No one has gotten a handle on how much of that money is going into the haunted industry, Langhorst said, but the Haunted Attractions Show grew so big that it was separated from the Costume & Party Show this year after 20 years sharing the same space.
This year, the shows’ combined attendance was more than 10,000, with haunters coming from 39 different countries and across the U.S., Langhorst said.
“(Haunted attractions) first started becoming popular in the early ’90s when horror movies were in decline,” said Tony Timpone, editor of Fangoria, a magazine that covers horror media.
Now, haunted houses are one of the fastest growing forms of entertainment enjoyed by people worldwide, said Larry Kirchner, this year’s IAHA president.
The industry is growing in the U.S. and is being exported worldwide, Kirchner said, and most of the haunted house products are made in America.
“It’s a product of America and people in America should be proud” to know that this is a 100 percent American-made industry.
Like many industries, the haunted one is not equally distributed throughout the country. Neighboring Pennsylvania has a rich tradition and is one of the top four haunted house states, Kirchner said.
So far, Maryland’s players are small, but striving for the same kind of success. Kirchner expressed doubt that the state’s haunted industry would ever grow as big as Pennsylvania’s, where many of the top haunted attractions are the result of year-round, full-time work by people who don’t have other jobs.
Still, he said, one Maryland haunter has a chance to make it big.
Allan Bennett of Joppatowne works at the University of Maryland Baltimore, but makes haunting his second job and is in his fifth year of running Bennett’s Curse, a haunted attraction in Hanover.
Although Bennett isn’t haunting full-time yet, he is likely to succeed, said Kirchner, because he and his wife have passion for the haunted industry and passion equals success.
After visiting haunted houses in Pennsylvania, Bennett said, he decided that someone had to create a high-quality haunted attraction to keep Marylanders in-state. Now his goal is to become a regional attraction like many in the Keystone State.
He wants to keep the business here in Maryland, Bennett said, so people will realize: “Look, the Maryland haunted house scene is growing.”
It’s growing so much that Baltimore even has its own haunted convention, Horrorfind Weekend, which is held in early August.

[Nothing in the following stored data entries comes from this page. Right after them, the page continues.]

### config.mk
export PLATFORM = sky130hd
export DESIGN_NAME = sd_clock_ctrl
export DESIGN_NICKNAME = d
export VERILOG_FILES = /design/src/rtl/sdclk_pkg.sv /design/src/rtl/sdclk_ctrl_reg.sv /design/src/rtl/sdclk_divider.sv /design/src/rtl/sdclk_gate.sv /design/src/rtl/sd_clock_ctrl.sv
export SDC_FILE = /design/constraint.sdc
export NUM_CORES = 1
export LEC_CHECK = 0
export ABC_AREA = 1
export BUFFER_PORTS_ARGS = -buffer_cell sky130_fd_sc_hd__buf_2
export CORE_MARGIN = 5
export CORE_UTILIZATION = 31
export CTS_CLUSTER_DIAMETER = 50
export DETAILED_ROUTE_END_ITERATION = 16
export HOLD_SLACK_MARGIN = 0.03
export PLACE_DENSITY = 0.54
export SKIP_LAST_GASP = 1
export SLEW_MARGIN = 5
export SYNTH_ARGS = -nofsm -noshare
export SYNTH_HDL_FRONTEND = slang
export SYNTH_SLANG_ARGS = --single-unit
### constraint.sdc
create_clock -name clk -period 1.9 [get_ports clk]
set_input_delay 0.38 -clock clk [delete_from_list [all_inputs] [get_ports clk]]
set_output_delay 0.38 -clock clk [all_outputs]
set_load 0.01 [all_outputs]
### src/rtl/sdclk_pkg.sv
package sdclk_pkg;

    localparam int SEL_W  = 10;
    localparam int LO_W   = 8;
    localparam int HALF_W = 12;
    localparam int WORD_W = 16;

    typedef logic [HALF_W-1:0] half_t;
    typedef logic [SEL_W-1:0]  sel_t;

    typedef struct packed {
        sel_t sel;
        logic sd_en;
        logic ice;
    } ctrl_t;

    // Half period in clk cycles (equals the divide ratio of the base clock)
    function automatic half_t decode_half(input sel_t sel, input logic legacy);
        half_t h;
        h = half_t'(1);
        if (legacy) begin
            for (int i = 0; i < LO_W; i++) begin
                if (sel[i]) h = half_t'(1) << (i + 1);
            end
        end else if (sel != '0) begin
            h = half_t'({sel, 1'b0});
        end
        return h;
    endfunction

    function automatic ctrl_t unpack_word(input logic [WORD_W-1:0] w);
        ctrl_t c;
        c.sel   = {w[7:6], w[15:8]};
        c.sd_en = w[2];
        c.ice   = w[0];
        return c;
    endfunction

    function automatic logic [WORD_W-1:0] pack_word(input ctrl_t c, input logic stable);
        return {c.sel[7:0], c.sel[9:8], 3'b000, c.sd_en, stable, c.ice};
    endfunction

endpackage

### src/rtl/sdclk_ctrl_reg.sv
module sdclk_ctrl_reg
    import sdclk_pkg::*;
(
    input  logic              clk,
    input  logic              rst,
    input  logic              legacy_mode,
    input  logic              wr_en,
    input  logic [WORD_W-1:0] wr_data,
    output ctrl_t             ctrl_o,
    output half_t             half_o,
    output logic              restart_o
);

    ctrl_t ctrl_q, ctrl_n;
    half_t half_q, half_n;

    always_comb begin
        ctrl_n    = wr_en ? unpack_word(wr_data) : ctrl_q;
        half_n    = decode_half(ctrl_n.sel, legacy_mode);
        restart_o = (half_n != half_q) || !ctrl_n.ice;
    end

    always_ff @(posedge clk) begin
        if (rst) begin
            ctrl_q <= '0;
            half_q <= half_t'(1);
        end else begin
            ctrl_q <= ctrl_n;
            half_q <= half_n;
        end
    end

    assign ctrl_o = ctrl_q;
    assign half_o = half_q;

    // legacy ratio is always a single power of two
    a_r4_legacy_pow2: assert property (@(posedge clk) disable iff (rst)
        (legacy_mode && $stable(legacy_mode)) |-> ($countones(half_q) == 1));

    // linear ratio is 1 or an even value not above 2046
    a_r6_linear_range: assert property (@(posedge clk) disable iff (rst)
        (!legacy_mode && $stable(legacy_mode)) |->
            ((half_q == half_t'(1)) || (!half_q[0] && half_q <= half_t'(2046))));

endmodule

### src/rtl/sdclk_divider.sv
module sdclk_divider
    import sdclk_pkg::*;
(
    input  logic  clk,
    input  logic  rst,
    input  logic  ice,
    input  logic  restart,
    input  half_t half,
    output logic  div_q_o,
    output logic  div_n_o
);

    half_t cnt_q, cnt_n;
    logic  div_q, div_n;

    always_comb begin
        cnt_n = cnt_q;
        div_n = div_q;
        if (restart || !ice) begin
            cnt_n = '0;
            div_n = 1'b0;
        end else if (cnt_q == half - half_t'(1)) begin
            cnt_n = '0;
            div_n = ~div_q;
        end else begin
            cnt_n = cnt_q + half_t'(1);
        end
    end

    always_ff @(posedge clk) begin
        if (rst) begin
            cnt_q <= '0;
            div_q <= 1'b0;
        end else begin
            cnt_q <= cnt_n;
            div_q <= div_n;
        end
    end

    assign div_q_o = div_q;
    assign div_n_o = rst ? 1'b0 : div_n;

endmodule
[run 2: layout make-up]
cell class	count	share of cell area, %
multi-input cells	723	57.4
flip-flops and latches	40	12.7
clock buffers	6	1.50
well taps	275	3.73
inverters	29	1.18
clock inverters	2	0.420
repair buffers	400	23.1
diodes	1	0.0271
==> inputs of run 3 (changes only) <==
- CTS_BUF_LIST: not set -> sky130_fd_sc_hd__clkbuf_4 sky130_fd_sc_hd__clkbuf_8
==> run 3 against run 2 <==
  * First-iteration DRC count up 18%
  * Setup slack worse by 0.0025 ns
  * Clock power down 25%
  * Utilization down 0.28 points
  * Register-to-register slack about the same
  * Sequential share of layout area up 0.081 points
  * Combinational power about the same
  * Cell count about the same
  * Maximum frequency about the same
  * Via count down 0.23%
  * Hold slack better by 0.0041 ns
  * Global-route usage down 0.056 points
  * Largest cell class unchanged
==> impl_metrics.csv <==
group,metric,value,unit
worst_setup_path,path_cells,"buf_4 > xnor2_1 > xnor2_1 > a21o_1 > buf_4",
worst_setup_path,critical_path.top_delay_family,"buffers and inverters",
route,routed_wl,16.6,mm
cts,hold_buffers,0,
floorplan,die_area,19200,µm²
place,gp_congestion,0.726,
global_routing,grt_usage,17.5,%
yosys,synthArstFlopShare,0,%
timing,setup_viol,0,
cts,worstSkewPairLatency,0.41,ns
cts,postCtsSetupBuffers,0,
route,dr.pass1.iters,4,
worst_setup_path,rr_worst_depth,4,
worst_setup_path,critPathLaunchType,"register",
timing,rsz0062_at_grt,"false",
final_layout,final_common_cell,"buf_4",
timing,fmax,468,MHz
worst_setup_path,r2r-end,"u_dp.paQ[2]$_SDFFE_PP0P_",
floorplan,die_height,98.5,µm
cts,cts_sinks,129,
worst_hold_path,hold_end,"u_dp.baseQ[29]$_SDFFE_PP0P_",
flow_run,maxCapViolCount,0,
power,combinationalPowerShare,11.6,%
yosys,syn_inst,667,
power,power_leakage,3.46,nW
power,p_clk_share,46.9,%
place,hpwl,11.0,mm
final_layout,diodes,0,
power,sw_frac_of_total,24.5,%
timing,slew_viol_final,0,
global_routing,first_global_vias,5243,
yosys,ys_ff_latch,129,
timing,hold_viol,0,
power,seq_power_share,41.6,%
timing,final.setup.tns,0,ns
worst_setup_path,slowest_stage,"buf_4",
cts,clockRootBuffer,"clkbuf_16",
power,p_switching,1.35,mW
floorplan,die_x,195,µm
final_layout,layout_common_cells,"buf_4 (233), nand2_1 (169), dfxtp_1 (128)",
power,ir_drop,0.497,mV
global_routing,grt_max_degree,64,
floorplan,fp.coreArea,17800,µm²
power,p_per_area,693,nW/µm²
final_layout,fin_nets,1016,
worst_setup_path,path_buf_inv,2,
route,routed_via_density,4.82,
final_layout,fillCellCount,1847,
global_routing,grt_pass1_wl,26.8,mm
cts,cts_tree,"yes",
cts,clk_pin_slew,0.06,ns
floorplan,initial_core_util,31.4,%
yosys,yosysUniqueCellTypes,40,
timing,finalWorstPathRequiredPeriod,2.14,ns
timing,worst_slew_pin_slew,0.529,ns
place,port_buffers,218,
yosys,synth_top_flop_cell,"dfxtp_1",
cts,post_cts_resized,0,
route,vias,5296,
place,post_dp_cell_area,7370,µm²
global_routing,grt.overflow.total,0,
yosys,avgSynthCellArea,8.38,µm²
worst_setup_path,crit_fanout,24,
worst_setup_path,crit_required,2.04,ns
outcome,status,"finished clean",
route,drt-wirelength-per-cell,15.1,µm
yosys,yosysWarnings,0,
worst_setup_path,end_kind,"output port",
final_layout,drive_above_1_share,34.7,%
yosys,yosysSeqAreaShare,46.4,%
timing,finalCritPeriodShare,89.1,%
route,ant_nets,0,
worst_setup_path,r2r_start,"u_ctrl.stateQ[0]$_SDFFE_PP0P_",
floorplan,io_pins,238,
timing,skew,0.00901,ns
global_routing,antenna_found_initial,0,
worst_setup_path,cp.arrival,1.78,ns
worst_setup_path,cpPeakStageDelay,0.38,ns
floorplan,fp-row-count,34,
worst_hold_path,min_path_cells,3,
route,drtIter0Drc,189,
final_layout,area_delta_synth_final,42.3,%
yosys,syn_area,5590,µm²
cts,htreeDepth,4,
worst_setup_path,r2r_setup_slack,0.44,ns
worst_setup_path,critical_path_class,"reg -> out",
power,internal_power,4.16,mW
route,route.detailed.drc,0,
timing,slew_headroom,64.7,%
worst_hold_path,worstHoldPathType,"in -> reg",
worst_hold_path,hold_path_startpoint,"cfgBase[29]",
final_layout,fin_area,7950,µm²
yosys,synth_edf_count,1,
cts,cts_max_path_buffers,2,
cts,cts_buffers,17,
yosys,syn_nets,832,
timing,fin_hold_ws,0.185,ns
===== src/rtl/irq_pkg.sv =====
package irq_pkg;

    localparam int NLVL = 16;
    localparam int LVLW = $clog2(NLVL);
    localparam int NUSR = 6;
    localparam int NIO  = 2;

    typedef logic [NLVL-1:0] lvl_vec_t;

    // Levels that only the core's own machine events may raise.
    localparam lvl_vec_t INTERNAL_ONLY = 16'h02FA;
    localparam int       PWR_LVL       = 0;

    typedef struct packed {
        logic            valid;
        logic [LVLW-1:0] lvl;
    } irq_sel_t;

    function automatic int usr_lvl(input int idx);
        case (idx)
            0:       return 2;
            1:       return 8;
            2:       return 10;
            3:       return 11;
            4:       return 13;
            default: return 15;
        endcase
    endfunction

    function automatic int io_lvl(input int idx);
        return (idx == 0) ? 12 : 14;
    endfunction

endpackage
`src/rtl/flow_pkg.sv`:
```
// Shared types for the UART flow controller.
// Assumes: one control character can be pending at a time.
package flow_pkg;
    typedef enum logic [1:0] {
        CTL_NONE = 2'd0,
        CTL_XON  = 2'd1,
        CTL_XOFF = 2'd2
    } ctl_kind_e;
endpackage

```
`src/rtl/flow_rx_watch.sv`:
```
// Receive-level watcher: hysteresis stop state plus a one-deep control
// character queue. Assumes the high mark is above the low mark.
module flow_rx_watch
    import flow_pkg::*;
#(
    parameter int LVL_W = 8
) (
    input  logic             clk,
    input  logic             rst_n,
    input  logic             inband_en,
    input  logic [LVL_W-1:0] level,
    input  logic [LVL_W-1:0] hi_lvl,
    input  logic [LVL_W-1:0] lo_lvl,
    input  logic             ctl_sent,
    output logic             stopped,
    output ctl_kind_e        pend
);

    logic go_stop;
    logic go_free;

    // Decide threshold crossings against the current state.
    always_comb begin
        go_stop = !stopped && (level >= hi_lvl);
        go_free = stopped && (level <= lo_lvl);
    end

    // Update stop state and the pending control character.
    always_ff @(posedge clk) begin
        if (!rst_n) begin
            stopped <= 1'b0;
            pend    <= CTL_NONE;
        end else begin
            if (ctl_sent) pend <= CTL_NONE;
            if (go_stop) begin
                stopped <= 1'b1;
                pend    <= CTL_XOFF;
            end else if (go_free) begin
                stopped <= 1'b0;
                pend    <= CTL_XON;
            end
            if (!inband_en) pend <= CTL_NONE;
        end
    end

    AST_STOP_AT_HIGH: assert property (@(posedge clk) disable iff (!rst_n)
        (!stopped && level >= hi_lvl) |=> stopped);
    AST_FREE_AT_LOW: assert property (@(posedge clk) disable iff (!rst_n)
        (stopped && level <= lo_lvl) |=> !stopped);
    AST_XOFF_ON_STOP: assert property (@(posedge clk) disable iff (!rst_n)
        ($rose(stopped) && $past(inband_en) && inband_en) |-> pend == CTL_XOFF);

endmodule

```
`src/rtl/flow_char_sort.sv`:
```
// Received-character sorter: consumes XON/XOFF when in-band control is on,
// keeps the in-band pause state and flags the special character.
// Assumes rxc_valid is a single-cycle strobe per character.
module flow_char_sort #(
    parameter int CHAR_W = 8
) (
    input  logic              clk,
    input  logic              rst_n,
    input  logic              inband_en,
    input  logic              spec_en,
    input  logic [CHAR_W-1:0] xon_char,
    input  logic [CHAR_W-1:0] xoff_char,
    input  logic [CHAR_W-1:0] spec_char,
    input  logic              rxc_valid,
    input  logic [CHAR_W-1:0] rxc_data,
    output logic              rxc_push,
    output logic              paused,
    output logic              spec_hit
);

    logic is_xoff;
    logic is_xon;

    // Classify the incoming character; XOFF wins on equal values.
    always_comb begin
        is_xoff  = inband_en && (rxc_data == xoff_char);
        is_xon   = inband_en && !is_xoff && (rxc_data == xon_char);
        rxc_push = rxc_valid && !is_xoff && !is_xon;
    end

    // Track far-end pause requests.
    always_ff @(posedge clk) begin
        if (!rst_n)                   paused <= 1'b0;
        else if (!inband_en)          paused <= 1'b0;
        else if (rxc_valid && is_xoff) paused <= 1'b1;
        else if (rxc_valid && is_xon)  paused <= 1'b0;
    end

    // One-cycle special-character event.
    always_ff @(posedge clk) begin
        if (!rst_n) spec_hit <= 1'b0;
        else        spec_hit <= rxc_valid && spec_en && (rxc_data == spec_char);
    end

    AST_PUSH_NEEDS_VALID: assert property (@(posedge clk) disable iff (!rst_n)
        rxc_push |-> rxc_valid);
    AST_XOFF_PAUSES: assert property (@(posedge clk) disable iff (!rst_n)
        (rxc_valid && inband_en && rxc_data == xoff_char) |=> (paused || !inband_en));
    AST_SPEC_FROM_RX: assert property (@(posedge clk) disable iff (!rst_n)
        spec_hit |-> $past(rxc_valid));

endmodule

```
`src/rtl/flow_tx_gate.sv`:
```
// Transmit gate: combines pause sources and picks the next shifter byte.
// Assumes the shifter samples sh_data when sh_load is high and it is idle.
module flow_tx_gate
    import flow_pkg::*;
#(
    parameter int CHAR_W = 8
) (
    input  logic              clk,
    input  logic              rst_n,
    input  logic              paused,
    input  logic              rtscts_en,
    input  logic              cts_n,
    input  logic              dtrdsr_en,
    input  logic              dsr_n,
    input  ctl_kind_e         pend,
    input  logic [CHAR_W-1:0] xon_char,
    input  logic [CHAR_W-1:0] xoff_char,
    input  logic              txf_valid,
    input  logic [CHAR_W-1:0] txf_data,
    input  logic              sh_busy,
    output logic              hold,
    output logic              sh_load,
    output logic [CHAR_W-1:0] sh_data,
    output logic              txf_pop,
    output logic              ctl_sent
);

    // Select control character first, then FIFO data when not held.
    always_comb begin
        hold     = paused || (rtscts_en && cts_n) || (dtrdsr_en && dsr_n);
        ctl_sent = !sh_busy && (pend != CTL_NONE);
        txf_pop  = !sh_busy && (pend == CTL_NONE) && txf_valid && !hold;
        sh_load  = ctl_sent || txf_pop;
        if (pend == CTL_XOFF)     sh_data = xoff_char;
        else if (pend == CTL_XON) sh_data = xon_char;
        else                      sh_data = txf_data;
    end

    AST_LOAD_WHEN_IDLE: assert property (@(posedge clk) disable iff (!rst_n)
        sh_load |-> !sh_busy);
    AST_HOLD_BLOCKS_POP: assert property (@(posedge clk) disable iff (!rst_n)
        hold |-> !txf_pop);
    AST_POP_NEEDS_DATA: assert property (@(posedge clk) disable iff (!rst_n)
        txf_pop |-> (txf_valid && sh_load));
    AST_CTL_NO_POP: assert property (@(posedge clk) disable iff (!rst_n)
        ctl_sent |-> !txf_pop);

endmodule

```
`src/rtl/uart_flow_ctrl.sv`:
```
// Top of the UART flow controller: in-band and handshake-line control
// in both directions. Handshake lines are active-low at the ports.
module uart_flow_ctrl
    import flow_pkg::*;
#(
    parameter int CHAR_W = 8,
    parameter int LVL_W  = 8
) (
    input  logic              clk,
    input  logic              rst_n,
    input  logic              cfg_inband_en,
    input  logic              cfg_rtscts_en,
    input  logic              cfg_dtrdsr_en,
    input  logic              cfg_spec_en,
    input  logic [CHAR_W-1:0] cfg_xon_char,
    input  logic [CHAR_W-1:0] cfg_xoff_char,
    input  logic [CHAR_W-1:0] cfg_spec_char,
    input  logic [LVL_W-1:0]  cfg_hi_lvl,
    input  logic [LVL_W-1:0]  cfg_lo_lvl,
    input  logic [LVL_W-1:0]  rx_level,
    input  logic              rxc_valid,
    input  logic [CHAR_W-1:0] rxc_data,
    output logic              rxc_push,
    output logic              spec_hit,
    input  logic              cts_n,
    input  logic              dsr_n,
    output logic              rts_n,
    output logic              dtr_n,
    input  logic              txf_valid,
    input  logic [CHAR_W-1:0] txf_data,
    output logic              txf_pop,
    input  logic              sh_busy,
    output logic              sh_load,
    output logic [CHAR_W-1:0] sh_data,
    output logic              st_rx_stopped,
    output logic              st_tx_paused,
    output logic              st_tx_hold
);

    logic      stopped;
    logic      paused;
    logic      hold;
    logic      ctl_sent;
    ctl_kind_e pend;

    flow_rx_watch #(.LVL_W(LVL_W)) i_watch (
        .clk      (clk),
        .rst_n    (rst_n),
        .inband_en(cfg_inband_en),
        .level    (rx_level),
        .hi_lvl   (cfg_hi_lvl),
        .lo_lvl   (cfg_lo_lvl),
        .ctl_sent (ctl_sent),
        .stopped  (stopped),
        .pend     (pend)
    );

    flow_char_sort #(.CHAR_W(CHAR_W)) i_sort (
        .clk      (clk),
        .rst_n    (rst_n),
        .inband_en(cfg_inband_en),
        .spec_en  (cfg_spec_en),
        .xon_char (cfg_xon_char),
        .xoff_char(cfg_xoff_char),
        .spec_char(cfg_spec_char),
        .rxc_valid(rxc_valid),
        .rxc_data (rxc_data),
        .rxc_push (rxc_push),
        .paused   (paused),
        .spec_hit (spec_hit)
    );

    flow_tx_gate #(.CHAR_W(CHAR_W)) i_gate (
        .clk      (clk),
        .rst_n    (rst_n),
        .paused   (paused),
        .rtscts_en(cfg_rtscts_en),
        .cts_n    (cts_n),
        .dtrdsr_en(cfg_dtrdsr_en),
        .dsr_n    (dsr_n),
        .pend     (pend),
        .xon_char (cfg_xon_char),
        .xoff_char(cfg_xoff_char),
        .txf_valid(txf_valid),
        .txf_data (txf_data),
        .sh_busy  (sh_busy),
        .hold     (hold),
        .sh_load  (sh_load),
        .sh_data  (sh_data),
        .txf_pop  (txf_pop),
        .ctl_sent (ctl_sent)
    );

    // Drive handshake outputs and status from internal state.
    always_comb begin
        rts_n         = cfg_rtscts_en && stopped;
        dtr_n         = cfg_dtrdsr_en && stopped;
        st_rx_stopped = stopped;
        st_tx_paused  = paused;
        st_tx_hold    = hold;
    end

    AST_RTS_OFF_WHEN_DISABLED: assert property (@(posedge clk) disable iff (!rst_n)
        !cfg_rtscts_en |-> !rts_n);
    AST_RESET_QUIET: assert property (@(posedge clk)
        $past(!rst_n) |-> (!rts_n && !dtr_n && !st_tx_paused));

endmodule

```
`config.mk`:
```
export PLATFORM = sky130hd
export DESIGN_NAME = uart_flow_ctrl
export DESIGN_NICKNAME = d
export VERILOG_FILES = /design/src/rtl/flow_pkg.sv /design/src/rtl/flow_rx_watch.sv /design/src/rtl/flow_char_sort.sv /design/src/rtl/flow_tx_gate.sv /design/src/rtl/uart_flow_ctrl.sv
export SDC_FILE = /design/constraint.sdc
export NUM_CORES = 1
export LEC_CHECK = 0
export BUFFER_PORTS_ARGS = -buffer_cell sky130_fd_sc_hd__buf_4
export CORE_MARGIN = 2
export CORE_UTILIZATION = 43
export CTS_CLUSTER_SIZE = 20
export DETAILED_ROUTE_END_ITERATION = 7
export GPL_ROUTABILITY_DRIVEN = 1
export GPL_TIMING_DRIVEN = 0
export PLACE_DENSITY = 0.86
export SYNTH_ARGS = -nofsm -noshare
export SYNTH_HDL_FRONTEND = slang
export SYNTH_SLANG_ARGS = --single-unit
```
`constraint.sdc`:
```
create_clock -name clk -period 3.6 [get_ports clk]
set_input_delay 0 -clock clk [delete_from_list [all_inputs] [get_ports clk]]
set_output_delay 0 -clock clk [all_outputs]
set_load 0.02 [all_outputs]
```
==> flow_summary.toml <==
[run_status]
outcome = "complete, no violations"

[synthesis]
synth_async_sr_flop_share_pct = 0
ys_seq_area_share_pct = 8.54
synth_cells = 152
synth.avg_cell_area_um2 = 7.71
synth_top_area_share_pct = 17.1
ys.flop_type = "dfxtp_1"
ys_types = 35
syn-num-nets = 243
synthTopCellsByArea = "ha_1 (17%), xnor2_1 (12%), dfxtp_1 (8.5%)"
yosysWarnings = 0
yosysTopAreaCell = "ha_1"
synth-edff-count = 0
synth-seq-cells = 5
syn-cell-area_um2 = 1170

[hold_path]
min_path_cells = 3
hold_class = "primary input to register"

[sta]
hold-worst-slack_ps = 26.9
period_minus_slack_ps = 1690
slew_violations = 0
fin_skew_ps = 2.83
fin_setup_tns_ps = 0
relSlewSlack_pct = 66.6
setup_viol = 0
worst_slack_ps = 1910
finalHoldViolations = 0
max_freq_ghz = 0.592
rsz0062_at_grt = "no"
min_period_over_period_pct = 46.9
worst_pin_slew_ps = 501

[worst_setup_path]
r2r_cells = 5
critPathLaunchType = "register"
crit_fanout = 10
reg2reg_slack_ps = 2360
cp_data_required_time_ps = 3600
crit_type = "register to output pin"
cp_data_arrival_time_ps = 1690
end_kind = "output pin"

[finish]
fin_util_pct = 76.1
stdcell_area_um2 = 1920
fillers = 201
layout.cells.non_filler = 277
area_growth_pct = 63.7
layout.nets = 339
layout-drive-gt1-share_pct = 40.9
diodes = 0

[clock_network]
clk_latency_ps = 260
post-cts-setup-buffers = 0
clock-sinks = 5
tritoncts = "built"
hold_buffers = 0
clock_path_buffers = 2
clkTransAtPathRegs_ps = 50
htree_levels = 1
cts_resized = 0
cts_buffers = 3
ctsRootBufferMaster = "clkbuf_4"

[global_route]
grt_max_degree = 11
antenna_found_initial = 0
grt_pass1_wl_um = 5890
overflow = 0
track_usage_pct = 23.1
grt_pass1_vias = 1347

[floorplan]
die_width_um = 56.2
initial_core_util_pct = 46.5
row_count = 18
io_pins = 92
dieArea_um2 = 3160
core-area_um2 = 2520
die_y_um = 56.2

[routing]
wl_per_cell_um = 13.0
vias = 1412
drtPass1Iterations = 4
ant_nets = 0
routed_wl_um = 3610
route.detailed.drc = 0
viasPerCell = 5.10
drt_iter0_markers = 40

[pwr]
swShare_pct = 38.3
powerDensity_nw_per_um2 = 191
peakVddDrop_v = 0.000153
switchingPower_uw = 141
pwr-share-clk_pct = 19.8
p_int_uw = 226
pwr-share-seq_pct = 16.8
combPwrFrac_pct = 63.4
p_leak_nw = 0.961
total_power_uw = 367

[place]
dp.cells = 273
place_ws_ps = 2050
portBuffers = 91
gp_congestion = 0.807
hpwl_um = 3140
placed_area_um2 = 1890

[run]
maxCapViolations = 0
[layout make-up]
class	count	area, um^2	area share, %
flip-flops and latches	5	100	5.22
inverters	17	63.8	3.32
clock buffers	4	26.3	1.37
repair buffers	91	683	35.6
well taps	30	37.5	1.96
multi-input cells	126	985	51.3
plain buffers	4	23.8	1.24
[power groups by stage]
stage          logic, mW  clock network [mW]  registers, mW
6_report           0.233              0.0727         0.0616
5_1_grt            0.255              0.0765         0.0620
4_1_cts            0.233              0.0729         0.0616
3_5_place_dp       0.232                   0         0.0626
3_3_place_gp       0.228                   0         0.0627
2_1_floorplan      0.114                   0         0.0636
[registers in the layout, indices dropped and copies added (netlist names)]
name             flops
i_watch.stopped      1
i_sort.paused        1
i_watch.pend         2
i_sort.spec_hit      1
[synth_stat cells, types with 4 or more instances]
master	n
mux2i_1	8
dfxtp_1	5
a21oi_1	16
nand3_1	4
ha_1	16
xor2_1	8
nand2_1	6
nor2_1	4
a211oi_1	8
nand4_1	6
inv_1	17
xnor2_1	16
nor2b_1	9
[placed cells by master, fill, tap and decap left out, drive strengths merged, types with 6 or more instances in the layout]
master	n
mux2i	8
a211oi	8
nand2	6
a21oi	16
nand4	6
xor2	8
nor2b	9
inv	17
ha	16
buf	94
xnor2	16
[kinds of logic after synthesis]
family | synth area share, %
AND/OR/NAND/NOR | 19.4
buffers and inverters | 7.47
XOR/XNOR | 17.9
multiplexers | 6.83
flip-flops | 8.54
adder cells (fa/ha/maj) | 17.1
AO/OA/AOI/OAI | 22.7
[worst max-delay path, cell delays in order, from the launching register on]
cell and delay [ps]:
dfxtp_1 480, buf_4 270, buf_4 220, mux2i_1 200, a21oi_1 80, buf_4 180
[routing by layer]
| metal | part of all wire, % | global-route usage, % | vias to the layer above |
|---|---|---|---|
| met2 | 51 | 41.5 | 58 |
| met4 | 0.89 | 6.80 | 0 |
| met1 | 41 | 28.4 | 611 |
| met5 | 0 | 0 | - |
| met3 | 7.1 | 3.02 | 4 |
| li1 | - | - | 739 |
[path summary, 6_finish.rpt]
path	from	to
max	i_watch.pend[0]	sh_data[5]
min	rxc_valid	i_sort.spec_hit
max reg2reg	i_watch.pend[0]	i_watch.pend[0]
min reg2reg	i_watch.stopped	i_watch.stopped
(Power assumes the default switching activity.)
## config.mk

```make
export PLATFORM = sky130hd
export DESIGN_NAME = alu_flags_unit
export DESIGN_NICKNAME = d
export VERILOG_FILES = /design/src/rtl/alu_flags_pkg.sv /design/src/rtl/alu_addsub.sv /design/src/rtl/alu_bitops.sv /design/src/rtl/alu_flag_reg.sv /design/src/rtl/alu_flags_unit.sv
export SDC_FILE = /design/constraint.sdc
export NUM_CORES = 1
export LEC_CHECK = 0
export ABC_AREA = 1
export BUFFER_PORTS_ARGS = -buffer_cell sky130_fd_sc_hd__buf_2
export CAP_MARGIN = 40
export CORE_MARGIN = 5
export CORE_UTILIZATION = 45
export DETAILED_ROUTE_END_ITERATION = 8
export PLACE_DENSITY = 0.72
export SYNTH_ARGS = -nofsm -noshare
export SYNTH_HDL_FRONTEND = slang
export SYNTH_SLANG_ARGS = --single-unit
```

## constraint.sdc

```tcl
create_clock -name clk_i -period 7.3 [get_ports clk_i]
set_input_delay 1.095 -clock clk_i [delete_from_list [all_inputs] [get_ports clk_i]]
set_output_delay 1.095 -clock clk_i [all_outputs]
set_load 0.05 [all_outputs]
```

Conferences like Horrorfind and other haunted gatherings are a major trend in the industry, Kirchner said. They allow haunters an opportunity to come together and learn from each other.
Moreover, these events have developed camaraderie among haunters, with the yearly trade shows being their grand reunion.
“The haunted attraction people are like a huge fraternity,” Langhorst said, and the show is “sort of like a homecoming thing.”
Like fraternity brothers, the haunters stick together when times get tough.
When a New Orleanian lost his haunted house to the real horrors of Hurricane Katrina, Kirchner said, haunters across the country joined forces to raise money to help him recover.
Earlier this year, Dennis Kingsolver, who ran Catacombs Extreme Scream haunted house in Kansas City, Mo., died in an elevator accident while preparing the attraction for Halloween, Kirchner said.
To help Kingsolver’s widow and five children preserve his spirit and keep Catacombs going, Kirchner said, the best haunters in the world are going to donate a weekend of their time to renovate the house in preparation for Halloween 2006.
It will be “quite the undertaking,” he said. “Now his haunt is truly haunted by him.”
While regretting Kingsolver’s untimely demise, Kirchner expressed a twinge of envy at the way his fellow haunter passed: “If I died, I’d like to die in my haunted house.”